空间保守最优DNA-蛋白质比对。

Space-conserving optimal DNA-protein alignment.

作者信息

Ko Pang, Narayanan Mahesh, Kalyanaraman Anantharaman, Aluru Srinivas

机构信息

Department of Electrical and Computer Engineering, Iowa State University, USA.

出版信息

Proc IEEE Comput Syst Bioinform Conf. 2004:80-8. doi: 10.1109/csb.2004.1332420.

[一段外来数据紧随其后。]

### src/rtl/cmd_apb_pkg.sv
package cmd_apb_pkg;

  typedef enum logic [1:0] {
    PH_IDLE   = 2'd0,
    PH_SETUP  = 2'd1,
    PH_ACCESS = 2'd2
  } apb_phase_e;

  // Next bus phase from the current one, a new acceptance and a completion.
  function automatic apb_phase_e phase_after(apb_phase_e cur, logic take, logic done);
    if (take) return PH_SETUP;
    case (cur)
      PH_SETUP:  return PH_ACCESS;
      PH_ACCESS: return done ? PH_IDLE : PH_ACCESS;
      default:   return PH_IDLE;
    endcase
  endfunction

endpackage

DOI:10.1109/csb.2004.1332420

PMID:16448002

Abstract

DNA-protein alignment algorithms can be used to discover coding sequences in a genomic sequence, if the corresponding protein derivatives are known. They can also be used to identify potential coding sequences of a newly sequenced genome, by using proteins from related species. Previously known algorithms either solve a simplified formulation, or sacrifice optimality to achieve practical implementation. In this paper, we present a comprehensive formulation of the DNA-protein alignment problem, and an algorithm to compute the optimal alignment in O(mn) time using only four tables of size (m + 1) x (n + 1), where m and n are the lengths of the DNA and protein sequences, respectively. We also developed a Protein and DNA Alignment program PanDA that implements the proposed solution. Experimental results indicate that our algorithm produces high quality alignments.

摘要

如果已知相应的蛋白质衍生物，DNA-蛋白质比对算法可用于在基因组序列中发现编码序列。通过使用来自相关物种的蛋白质，它们还可用于识别新测序基因组的潜在编码序列。先前已知的算法要么解决简化的形式，要么为了实现实际应用而牺牲最优性。在本文中，我们提出了DNA-蛋白质比对问题的全面形式，并提出一种算法，该算法仅使用四个大小为(m + 1) x (n + 1)的表，就能在O(mn)时间内计算出最优比对，其中m和n分别是DNA序列和蛋白质序列的长度。我们还开发了一个实现该解决方案的蛋白质与DNA比对程序PanDA。实验结果表明，我们的算法能产生高质量的比对结果。